[Stored data]

This is an optimization exercise on Yosys and OpenROAD, whose aim is small area, a short achievable clock period and few clock cycles per item, not a production implementation.
Only simulation tests tie the RTL to the original design; equivalence was not proved.

## crc_unit
module crc_unit (
    input  wire        clk,
    input  wire        rst,
    input  wire        wr_valid,
    output wire        wr_ready,
    input  wire [3:0]  wr_addr,
    input  wire [31:0] wr_data,
    output wire        idle,
    output reg  [31:0] crc_state,
    output wire [31:0] crc_result,
    output reg  [31:0] count,
    output reg         match,
    output reg         mismatch,
    output reg         feed_err,
    output reg  [2:0]  err_code,
    output reg  [15:0] cnt_mismatch
);
make LEC_CHECK=0 CAP_MARGIN=20 CORE_MARGIN=2 CORE_UTILIZATION=55 SETUP_SLACK_MARGIN=4 SLEW_MARGIN=20 finish   # period 8.0 ns
run.sh (not shown) runs the stock make flow with config.mk's settings and CLKGATE_MAP_FILE= SYNTH_SCRIPT=/design/flow/synth_recipe.tcl, a recipe that flattens the netlist after the stock synthesis.
Testbench counts at the start, summed over its fixed seeds: cycles 29,665, bytes 64,883.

→ **WHAT THIS TASK INVOLVES**
Count up the lines above that include the string "wire" and report nothing but that number.

→ **OUTPUT FOR THIS EXERCISE**
8